November 14th, 2002, 04:03 AM
easy way to get in
i'm really confused by /cgi-bin 'common gateway interface' ... what is in that directory ... pearl scripts/python scripts/java/java sctipts ... just some of those or all of those ... and if all how can html recognize which one is which ... is there any way to tell what's inside remotely ... and if so how can i hide what is there ...i want to set up my own html server on cable but i'm afraid i don' really know enough about cgi to use it on my new site (which is by the way all ready to go) but i don't wanna create any dynamic content w/out enough knowledge... (as far as those who will want me to use java... i really don't like it at all and most of all i don't agree with their licenses so **** sun) help me and if you don't care at least give me relevant links
November 14th, 2002, 11:03 AM
I don't know much about how it all actually works, since web programming isn't my forte, but these sites *should* tell you all you need to know bout the PERL side.
I\'m drunk, and right now I\'m so in love with you.
November 14th, 2002, 11:41 AM
it's not the case of hidding them from others. A better view is if it's not needed don't include it.
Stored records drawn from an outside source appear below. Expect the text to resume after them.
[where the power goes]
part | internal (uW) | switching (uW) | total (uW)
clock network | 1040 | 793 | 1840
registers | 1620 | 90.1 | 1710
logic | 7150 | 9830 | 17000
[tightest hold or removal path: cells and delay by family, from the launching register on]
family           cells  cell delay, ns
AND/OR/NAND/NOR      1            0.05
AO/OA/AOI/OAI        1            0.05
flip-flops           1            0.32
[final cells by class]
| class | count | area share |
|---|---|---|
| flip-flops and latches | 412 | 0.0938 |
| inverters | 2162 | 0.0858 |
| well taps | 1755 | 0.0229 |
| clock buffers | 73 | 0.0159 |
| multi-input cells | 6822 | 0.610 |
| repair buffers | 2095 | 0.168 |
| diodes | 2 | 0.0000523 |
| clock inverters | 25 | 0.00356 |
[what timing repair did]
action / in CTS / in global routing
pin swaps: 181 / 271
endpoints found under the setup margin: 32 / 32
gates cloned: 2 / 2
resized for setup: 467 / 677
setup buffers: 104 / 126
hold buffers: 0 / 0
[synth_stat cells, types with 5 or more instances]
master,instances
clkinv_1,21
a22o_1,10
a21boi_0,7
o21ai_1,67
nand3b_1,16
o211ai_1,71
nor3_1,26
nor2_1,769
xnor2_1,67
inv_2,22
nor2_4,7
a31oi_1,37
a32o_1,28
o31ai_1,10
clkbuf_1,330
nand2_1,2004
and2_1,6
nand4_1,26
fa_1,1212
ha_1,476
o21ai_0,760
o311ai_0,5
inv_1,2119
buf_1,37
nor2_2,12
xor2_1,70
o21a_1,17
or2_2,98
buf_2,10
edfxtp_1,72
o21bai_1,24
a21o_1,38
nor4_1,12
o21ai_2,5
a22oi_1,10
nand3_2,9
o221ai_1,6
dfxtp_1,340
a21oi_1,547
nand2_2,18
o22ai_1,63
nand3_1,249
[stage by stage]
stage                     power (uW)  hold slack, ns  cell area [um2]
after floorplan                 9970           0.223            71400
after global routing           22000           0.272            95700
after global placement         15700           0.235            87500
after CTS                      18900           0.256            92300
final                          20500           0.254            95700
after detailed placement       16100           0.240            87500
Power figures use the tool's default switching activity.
==> src/encres_pkg.sv <==
package encres_pkg;
  localparam logic [31:0] resume_leaf = 32'h0000_0003;
  localparam int addr_w = 8;
  localparam logic [7:0] off_ctrl     = 8'h00;
  localparam logic [7:0] off_leaf     = 8'h04;
  localparam logic [7:0] off_tcs_addr = 8'h08;
  localparam logic [7:0] off_aep_in   = 8'h0c;
  localparam logic [7:0] off_tcs_flg  = 8'h10;
  localparam logic [7:0] off_tcs_stat = 8'h14;
  localparam logic [7:0] off_fs_ofs   = 8'h18;
  localparam logic [7:0] off_gs_ofs   = 8'h1c;
  localparam logic [7:0] off_fs_lim   = 8'h20;
  localparam logic [7:0] off_gs_lim   = 8'h24;
  localparam logic [7:0] off_enclave_control_struct_bas = 8'h28;
  localparam logic [7:0] off_ds_lim   = 8'h2c;
  localparam logic [7:0] off_seg_nz   = 8'h30;
  localparam logic [7:0] off_feature_request_mask     = 8'h34;
  localparam logic [7:0] off_ext_control_reg_zero     = 8'h38;
  localparam logic [7:0] off_xs_bv    = 8'h3c;
  localparam logic [7:0] off_xs_rsvd  = 8'h40;
  localparam logic [7:0] off_status   = 8'h44;
  localparam logic [7:0] off_sav_ext_control_reg_zero = 8'h48;
  localparam logic [7:0] off_fs_base  = 8'h4c;
  localparam logic [7:0] off_gs_base  = 8'h50;
  localparam logic [7:0] off_tcs_aep  = 8'h54;
  localparam logic [7:0] off_pgs_hi   = 8'h58;
  // ctrl bits
  localparam int c_go      = 0;
  localparam int c_wide    = 1;
  localparam int c_osxs    = 2;
  localparam int c_xs_av   = 3;
  localparam int c_tf      = 4;
  localparam int c_flags_pop_instr    = 5;
  localparam int c_exit    = 6;
  localparam int c_anythr  = 7;
  // tcs_stat bits
  localparam int t_valid   = 0;
  localparam int t_avail   = 1;
  localparam int t_locked  = 2;
  localparam int t_wattr   = 3;
  localparam int t_ssa_ok  = 4;
  localparam int t_ssa_use = 5;
  localparam int t_fs_fit  = 6;
  // status bits
  localparam int s_busy    = 0;
  localparam int s_inside  = 1;
  localparam int s_fault   = 2;
  localparam int s_sspend  = 3;
  localparam int s_tf_sav  = 4;
  localparam int s_tf_cur  = 5;
  localparam int s_code_lo = 8;
  localparam int tcs_align_bits = 12;
  localparam logic [31:0] tcs_flag_rsvd = 32'hffff_fffe;
  localparam int flag_optin = 0;
  localparam logic [31:0] feature_request_mask_legacy = 32'h0000_0003;
  localparam int pgs_bit60 = 28;
  localparam int pgs_bit63 = 31;
  typedef enum logic [3:0] {
    encres_f_none, encres_f_leaf, encres_f_align, encres_f_flags,
    encres_f_tcs, encres_f_mode, encres_f_segbase, encres_f_fsgs,
    encres_f_feature_request_mask, encres_f_ext_control_reg_zero, encres_f_hdr, encres_f_bv, encres_f_ssa
  } encres_fault_e;
endpackage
But what you are asking is a massive question, any cgi page you write could because of the way it has been writen, it could become a security risk.
Have a look at http://www.owasp.org they have a very good and complete document on how to secure a web application
Hope that helps
PS a little advice if you are going to post for information like this try google first
I\'m a SittingDuck, but the question is \"Is your web app a Sitting Duck?\"
November 14th, 2002, 09:49 PM
The most common language used with cgi is perl (Pratical Extraction and Resource Language), but i think you can use any programming language,
as long as you have the right compiler on the server(don't quote me on that).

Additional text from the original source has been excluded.